Saved entries:
————

`config.mk`:
```
export PLATFORM = sky130hd
export DESIGN_NAME = fifo_byte_serializer
export DESIGN_NICKNAME = d
export VERILOG_FILES = /design/src/rtl/fifo_byte_serializer.sv
export SDC_FILE = /design/constraint.sdc
export NUM_CORES = 1
export LEC_CHECK = 0
export CAP_MARGIN = 20
export CORE_UTILIZATION = 45
export DETAILED_ROUTE_END_ITERATION = 10
export PLACE_DENSITY = 0.81
export SLEW_MARGIN = 20
export SYNTH_ARGS = -nofsm -noshare
export SYNTH_HDL_FRONTEND = slang
export SYNTH_SLANG_ARGS = --single-unit
```
`constraint.sdc`:
```
create_clock -name clock_i -period 2.3 [get_ports clock_i]
set_clock_uncertainty 0.15 [all_clocks]
set_input_delay 0.69 -clock clock_i [delete_from_list [all_inputs] [get_ports clock_i]]
set_output_delay 0.69 -clock clock_i [all_outputs]
set_load 0.1 [all_outputs]
```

————

● Required work: Give the records above again, word for word.

● Answer to this exercise:
`config.mk`:
```
export PLATFORM = sky130hd
export DESIGN_NAME = fifo_byte_serializer
export DESIGN_NICKNAME = d
export VERILOG_FILES = /design/src/rtl/fifo_byte_serializer.sv
export SDC_FILE = /design/constraint.sdc
export NUM_CORES = 1
export LEC_CHECK = 0
export CAP_MARGIN = 20
export CORE_UTILIZATION = 45
export DETAILED_ROUTE_END_ITERATION = 10
export PLACE_DENSITY = 0.81
export SLEW_MARGIN = 20
export SYNTH_ARGS = -nofsm -noshare
export SYNTH_HDL_FRONTEND = slang
export SYNTH_SLANG_ARGS = --single-unit
```
`constraint.sdc`:
```
create_clock -name clock_i -period 2.3 [get_ports clock_i]
set_clock_uncertainty 0.15 [all_clocks]
set_input_delay 0.69 -clock clock_i [delete_from_list [all_inputs] [get_ports clock_i]]
set_output_delay 0.69 -clock clock_i [all_outputs]
set_load 0.1 [all_outputs]
```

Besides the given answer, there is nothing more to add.